**Your task:** What lines of the data hold the string "wire"? Pull each one out.

**Records:**
## src/rtl/hex_keypad_scanner_pkg.sv

```systemverilog
// Shared definitions for the hex keypad scanner.
//   KEY_ROWS / KEY_COLS : keypad matrix geometry (4x4)
//   KEY_CODE_W          : width of an emitted key code ({row[1:0], col[1:0]})
//   scan_state_t        : debounce FSM encoding, shared with the IO block and benches
//   sweep_kind_t        : classification of one full four-column sweep
//   sweep_result_t      : sweep classification plus the single-key code (zero unless ONE)
package hex_keypad_scanner_pkg;

  localparam int KEY_ROWS   = 4;
  localparam int KEY_COLS   = 4;
  localparam int KEY_CODE_W = 4;

  typedef enum logic [1:0] {
    ARMED     = 2'd0,
    CONFIRM   = 2'd1,
    HELD      = 2'd2,
    RELEASING = 2'd3
  } scan_state_t;

  typedef enum logic [1:0] {
    SW_NONE  = 2'd0,
    SW_ONE   = 2'd1,
    SW_MULTI = 2'd2
  } sweep_kind_t;

  typedef struct packed {
    sweep_kind_t             kind;
    logic [KEY_CODE_W-1:0]   code;
  } sweep_result_t;

  // Number of active-low (pressed) rows in one column sample.
  function automatic logic [2:0] count_low(input logic [KEY_ROWS-1:0] rows);
    logic [2:0] n;
    n = '0;
    for (int i = 0; i < KEY_ROWS; i++) begin
      if (!rows[i]) n = n + 3'd1;
    end
    return n;
  endfunction

  // Index of the lowest-numbered active-low row; only meaningful when exactly one is low.
  function automatic logic [1:0] first_low(input logic [KEY_ROWS-1:0] rows);
    logic [1:0] idx;
    idx = '0;
    for (int i = KEY_ROWS - 1; i >= 0; i--) begin
      if (!rows[i]) idx = 2'(i);
    end
    return idx;
  endfunction

endpackage

```

## src/rtl/hex_keypad_scanner_if.sv

```systemverilog
// Key hand-off bus between the keypad scanner (master) and the IO block (slave).
//   KEY_CODE  : code of the accepted key, {row[1:0], col[1:0]}
//   KEY_VALID : KEY_CODE holds a key not yet taken
//   KEY_ACK   : consumer takes the key
//   KEY_DOWN  : debounced key currently held
//   OVERFLOW  : sticky, a press was dropped while a key was pending
// Handshake: a transfer happens on every rising clock edge where KEY_VALID=1 and
// KEY_ACK=1. KEY_VALID rises only when a new key is accepted and, once high, stays high
// with KEY_CODE stable until that transfer edge (unless a new key is loaded on the very
// same edge). KEY_ACK while KEY_VALID=0 has no effect; there is no ready back-pressure on
// the scanner side, so a key accepted while one is still pending is dropped and flagged.
interface hex_keypad_scanner_if;
  import hex_keypad_scanner_pkg::*;

  logic [KEY_CODE_W-1:0] KEY_CODE;
  logic                  KEY_VALID;
  logic                  KEY_ACK;
  logic                  KEY_DOWN;
  logic                  OVERFLOW;

  modport master (
    output KEY_CODE,
    output KEY_VALID,
    output KEY_DOWN,
    output OVERFLOW,
    input  KEY_ACK
  );

  modport slave (
    input  KEY_CODE,
    input  KEY_VALID,
    input  KEY_DOWN,
    input  OVERFLOW,
    output KEY_ACK
  );
endinterface

```

## src/rtl/hex_keypad_scanner_column_driver.sv

```systemverilog
// Column strobe generator for the 4x4 keypad.
//   CLK, RESET_n : system clock, asynchronous active-low reset
//   col          : column strobes, exactly one bit low (1110 -> 1101 -> 1011 -> 0111)
//   col_idx      : index of the column currently strobed
//   sample       : high on the last dwell cycle of each column (rows are read then)
//   sweep_end    : high on the sample cycle of the last column (one sweep complete)
// DWELL must be at least 4 so the row returns have settled through the two-flop
// synchroniser before the sample cycle of each column.
module keypad_column_driver
  import hex_keypad_scanner_pkg::*;
#(
  parameter int DWELL = 48_000
) (
  input  logic                CLK,
  input  logic                RESET_n,
  output logic [KEY_COLS-1:0] col,
  output logic [1:0]          col_idx,
  output logic                sample,
  output logic                sweep_end
);

  localparam int DW = (DWELL > 1) ? $clog2(DWELL) : 1;
  localparam logic [DW-1:0] DWELL_LAST = DW'(DWELL - 1);

  logic [DW-1:0] dwell_cnt;

  // The strobe ring is registered so the column pins never glitch.
  always_ff @(posedge CLK or negedge RESET_n) begin
    if (!RESET_n) begin
      dwell_cnt <= '0;
      col_idx   <= '0;
      col       <= 4'b1110;
    end else if (dwell_cnt == DWELL_LAST) begin
      dwell_cnt <= '0;
      col_idx   <= col_idx + 2'd1;
      col       <= {col[KEY_COLS-2:0], col[KEY_COLS-1]};
    end else begin
      dwell_cnt <= dwell_cnt + DW'(1);
    end
  end

  assign sample    = (dwell_cnt == DWELL_LAST);
  assign sweep_end = sample && (col_idx == 2'd3);

endmodule

```

## src/rtl/hex_keypad_scanner.sv

```systemverilog
// Hex keypad scanner: scans a 4x4 keypad, debounces it over whole sweeps and hands one
// key code per press to the IO block.
//   CLK, RESET_n : system clock, asynchronous active-low reset
//   ROW          : row returns, active-low, asynchronous to CLK
//   COL          : column strobes, exactly one bit low
//   key_bus      : master side of the key hand-off bus (code/valid/ack/down/overflow)
//   dbg_state    : current debounce FSM state
// A sweep is classified NONE / ONE(code) / MULTI. The stable counter counts consecutive
// identical sweep results (saturating at DEBOUNCE_SCANS) and the FSM, evaluated once per
// sweep end using the count that includes the sweep just finished, accepts a press or a
// release once that count reaches DEBOUNCE_SCANS.
module hex_keypad_scanner
  import hex_keypad_scanner_pkg::*;
#(
  parameter int CLK_HZ         = 48_000_000,
  parameter int SCAN_HZ        = 1_000,
  parameter int DEBOUNCE_SCANS = 4
) (
  input  logic                 CLK,
  input  logic                 RESET_n,
  input  logic [KEY_ROWS-1:0]  ROW,
  output logic [KEY_COLS-1:0]  COL,
  hex_keypad_scanner_if.master key_bus,
  output scan_state_t          dbg_state
);

  localparam int DWELL = CLK_HZ / SCAN_HZ;
  localparam int SC_W  = $clog2(DEBOUNCE_SCANS + 1);
  localparam logic [SC_W-1:0] SC_MAX = SC_W'(DEBOUNCE_SCANS);

  // ---------------------------------------------------------------------------
  // Column scanning
  // ---------------------------------------------------------------------------
  logic [1:0] col_idx;
  logic       sample;
  logic       sweep_end;

  keypad_column_driver #(
    .DWELL (DWELL)
  ) u_col_drv (
    .CLK       (CLK),
    .RESET_n   (RESET_n),
    .col       (COL),
    .col_idx   (col_idx),
    .sample    (sample),
    .sweep_end (sweep_end)
  );

  // ---------------------------------------------------------------------------
  // Row synchroniser; idle (all ones) out of reset so nothing looks pressed.
  // ---------------------------------------------------------------------------
  logic [KEY_ROWS-1:0] row_meta;
  logic [KEY_ROWS-1:0] row_sync;

  always_ff @(posedge CLK or negedge RESET_n) begin
    if (!RESET_n) begin
      row_meta <= '1;
      row_sync <= '1;
    end else begin
      row_meta <= ROW;
      row_sync <= row_meta;
    end
  end

  // ---------------------------------------------------------------------------
  // Sweep accumulation. acc_lows counts low bits seen so far this sweep,
  // saturating at 2 since only 0 / 1 / many matters.
  // ---------------------------------------------------------------------------
  logic [1:0]            acc_lows;
  logic [KEY_CODE_W-1:0] acc_code;
  logic [2:0]            col_lows;
  logic [2:0]            tot_lows;
  logic [1:0]            new_lows;
  logic [KEY_CODE_W-1:0] new_code;
  sweep_result_t         cur_res;

  always_comb begin
    col_lows = count_low(row_sync);
    tot_lows = {1'b0, acc_lows} + col_lows;
    new_lows = (tot_lows >= 3'd2) ? 2'd2 : tot_lows[1:0];
    new_code = acc_code;
    if (acc_lows == 2'd0 && col_lows == 3'd1) begin
      new_code = {first_low(row_sync), col_idx};
    end
    // Result of the sweep ending this cycle (includes the current sample). The code
    // field is forced to zero unless ONE so results compare cleanly.
    cur_res.kind = SW_NONE;
    cur_res.code = '0;
    case (new_lows)
      2'd0:    cur_res.kind = SW_NONE;
      2'd1: begin
        cur_res.kind = SW_ONE;
        cur_res.code = new_code;
      end
      default: cur_res.kind = SW_MULTI;
    endcase
  end

  always_ff @(posedge CLK or negedge RESET_n) begin
    if (!RESET_n) begin
      acc_lows <= '0;
      acc_code <= '0;
    end else if (sample) begin
      if (sweep_end) begin
        acc_lows <= '0;
        acc_code <= '0;
      end else begin
        acc_lows <= new_lows;
        acc_code <= new_code;
      end
    end
  end

  // ---------------------------------------------------------------------------
  // Stable counter over consecutive identical sweep results.
  // ---------------------------------------------------------------------------
  sweep_result_t prev_res;
  logic [SC_W-1:0] sc_q;
  logic [SC_W-1:0] sc_next;

  always_comb begin
    if (cur_res == prev_res) begin
      sc_next = (sc_q == SC_MAX) ? sc_q : sc_q + SC_W'(1);
    end else begin
      sc_next = SC_W'(1);
    end
  end

  always_ff @(posedge CLK or negedge RESET_n) begin
    if (!RESET_n) begin
      prev_res <= '0;
      sc_q     <= '0;
    end else if (sweep_end) begin
      prev_res <= cur_res;
      sc_q     <= sc_next;
    end
  end

  // ---------------------------------------------------------------------------
  // Debounce FSM
  // ---------------------------------------------------------------------------
  scan_state_t           state_q;
  scan_state_t           state_d;
  logic [KEY_CODE_W-1:0] cand_q;
  logic [KEY_CODE_W-1:0] cand_d;
  logic                  emit;

  always_ff @(posedge CLK or negedge RESET_n) begin
    if (!RESET_n) begin
      state_q <= ARMED;
      cand_q  <= '0;
    end else begin
      state_q <= state_d;
      cand_q  <= cand_d;
    end
  end

  always_comb begin
    state_d = state_q;
    cand_d  = cand_q;
    emit    = 1'b0;
    if (sweep_end) begin
      case (state_q)
        ARMED: begin
          if (cur_res.kind == SW_ONE) begin
            state_d = CONFIRM;
            cand_d  = cur_res.code;
          end
        end
        CONFIRM: begin
          if (cur_res.kind == SW_ONE) begin
            if (cur_res.code != cand_q) begin
              // A different single key restarts the confirmation with it.
              cand_d = cur_res.code;
            end else if (sc_next == SC_MAX) begin
              state_d = HELD;
              emit    = 1'b1;
            end
          end else begin
            state_d = ARMED;
          end
        end
        HELD: begin
          // Rollover and extra keys are ignored until a clean release.
          if (cur_res.kind == SW_NONE) state_d = RELEASING;
        end
        RELEASING: begin
          if (cur_res.kind != SW_NONE) begin
            state_d = HELD;
          end else if (sc_next == SC_MAX) begin
            state_d = ARMED;
          end
        end
        default: state_d = ARMED;
      endcase
    end
  end

  // ---------------------------------------------------------------------------
  // Key hand-off. An ack on the same edge as an emit frees the slot first, so the
  // new key loads and OVERFLOW clears.
  // ---------------------------------------------------------------------------
  logic [KEY_CODE_W-1:0] key_code_q;
  logic                  key_valid_q;
  logic                  overflow_q;
  logic                  ack_take;

  assign ack_take = key_bus.KEY_ACK && key_valid_q;

  always_ff @(posedge CLK or negedge RESET_n) begin
    if (!RESET_n) begin
      key_code_q  <= '0;
      key_valid_q <= 1'b0;
      overflow_q  <= 1'b0;
    end else if (emit) begin
      if (!key_valid_q || ack_take) begin
        key_code_q  <= cand_q;
        key_valid_q <= 1'b1;
        overflow_q  <= 1'b0;
      end else begin
        overflow_q  <= 1'b1;
      end
    end else if (ack_take) begin
      key_valid_q <= 1'b0;
      overflow_q  <= 1'b0;
    end
  end

  assign key_bus.KEY_CODE  = key_code_q;
  assign key_bus.KEY_VALID = key_valid_q;
  assign key_bus.OVERFLOW  = overflow_q;
  assign key_bus.KEY_DOWN  = (state_q == HELD);
  assign dbg_state         = state_q;

endmodule

```

## src/flat_wrapper.sv

```systemverilog
// flat-port wrapper written by rule: the top's interface ports become plain ports
module hex_keypad_scanner_flat import hex_keypad_scanner_pkg::*;
#(
  parameter int CLK_HZ         = 48_000_000,
  parameter int SCAN_HZ        = 1_000,
  parameter int DEBOUNCE_SCANS = 4
)
  (CLK, RESET_n, ROW, COL, dbg_state, key_bus_KEY_CODE, key_bus_KEY_VALID, key_bus_KEY_DOWN, key_bus_OVERFLOW, key_bus_KEY_ACK);
  hex_keypad_scanner_if key_bus_i ();
  input  logic CLK;
  input  logic RESET_n;
  input  logic [KEY_ROWS-1:0] ROW;
  output logic [KEY_COLS-1:0] COL;
  output scan_state_t dbg_state;
  output wire logic [$bits(key_bus_i.KEY_CODE)-1:0] key_bus_KEY_CODE;
  output wire logic [$bits(key_bus_i.KEY_VALID)-1:0] key_bus_KEY_VALID;
  output wire logic [$bits(key_bus_i.KEY_DOWN)-1:0] key_bus_KEY_DOWN;
  output wire logic [$bits(key_bus_i.OVERFLOW)-1:0] key_bus_OVERFLOW;
  input wire logic [$bits(key_bus_i.KEY_ACK)-1:0] key_bus_KEY_ACK;
  assign key_bus_KEY_CODE = key_bus_i.KEY_CODE;
  assign key_bus_KEY_VALID = key_bus_i.KEY_VALID;
  assign key_bus_KEY_DOWN = key_bus_i.KEY_DOWN;
  assign key_bus_OVERFLOW = key_bus_i.OVERFLOW;
  assign key_bus_i.KEY_ACK = key_bus_KEY_ACK;
  hex_keypad_scanner #(.CLK_HZ(CLK_HZ), .SCAN_HZ(SCAN_HZ), .DEBOUNCE_SCANS(DEBOUNCE_SCANS)) u_core (.CLK(CLK), .RESET_n(RESET_n), .ROW(ROW), .COL(COL), .key_bus(key_bus_i), .dbg_state(dbg_state));
endmodule
```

**Response to the task:**
  output wire logic [$bits(key_bus_i.KEY_CODE)-1:0] key_bus_KEY_CODE;
  output wire logic [$bits(key_bus_i.KEY_VALID)-1:0] key_bus_KEY_VALID;
  output wire logic [$bits(key_bus_i.KEY_DOWN)-1:0] key_bus_KEY_DOWN;
  output wire logic [$bits(key_bus_i.OVERFLOW)-1:0] key_bus_OVERFLOW;
  input wire logic [$bits(key_bus_i.KEY_ACK)-1:0] key_bus_KEY_ACK;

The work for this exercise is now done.